*** Opening SUPPLIED INFORMATION ***

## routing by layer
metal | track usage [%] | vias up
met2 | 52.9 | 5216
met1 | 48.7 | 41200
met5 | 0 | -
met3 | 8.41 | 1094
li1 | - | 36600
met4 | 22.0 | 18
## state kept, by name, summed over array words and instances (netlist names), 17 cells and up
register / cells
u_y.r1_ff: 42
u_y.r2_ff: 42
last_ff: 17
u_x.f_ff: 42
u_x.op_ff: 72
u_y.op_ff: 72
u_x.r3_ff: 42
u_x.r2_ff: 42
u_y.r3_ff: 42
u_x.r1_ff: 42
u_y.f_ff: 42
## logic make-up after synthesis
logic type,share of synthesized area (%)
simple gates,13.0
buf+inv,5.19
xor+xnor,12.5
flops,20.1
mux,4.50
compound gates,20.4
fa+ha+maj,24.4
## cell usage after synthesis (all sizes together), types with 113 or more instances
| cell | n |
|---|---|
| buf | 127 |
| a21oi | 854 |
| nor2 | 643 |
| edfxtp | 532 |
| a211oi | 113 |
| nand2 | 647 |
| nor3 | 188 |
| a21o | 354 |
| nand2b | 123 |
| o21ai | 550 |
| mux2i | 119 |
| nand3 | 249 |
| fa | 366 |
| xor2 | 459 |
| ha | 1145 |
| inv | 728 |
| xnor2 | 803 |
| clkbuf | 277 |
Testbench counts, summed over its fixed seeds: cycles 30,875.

*** Closing SUPPLIED INFORMATION ***

### WHAT THE TASK ASKS
Word for word, restate the lines from the one holding "register / cells" to the last line of the records.

### EXERCISE SOLUTION
register / cells
u_y.r1_ff: 42
u_y.r2_ff: 42
last_ff: 17
u_x.f_ff: 42
u_x.op_ff: 72
u_y.op_ff: 72
u_x.r3_ff: 42
u_x.r2_ff: 42
u_y.r3_ff: 42
u_x.r1_ff: 42
u_y.f_ff: 42
## logic make-up after synthesis
logic type,share of synthesized area (%)
simple gates,13.0
buf+inv,5.19
xor+xnor,12.5
flops,20.1
mux,4.50
compound gates,20.4
fa+ha+maj,24.4
## cell usage after synthesis (all sizes together), types with 113 or more instances
| cell | n |
|---|---|
| buf | 127 |
| a21oi | 854 |
| nor2 | 643 |
| edfxtp | 532 |
| a211oi | 113 |
| nand2 | 647 |
| nor3 | 188 |
| a21o | 354 |
| nand2b | 123 |
| o21ai | 550 |
| mux2i | 119 |
| nand3 | 249 |
| fa | 366 |
| xor2 | 459 |
| ha | 1145 |
| inv | 728 |
| xnor2 | 803 |
| clkbuf | 277 |
Testbench counts, summed over its fixed seeds: cycles 30,875.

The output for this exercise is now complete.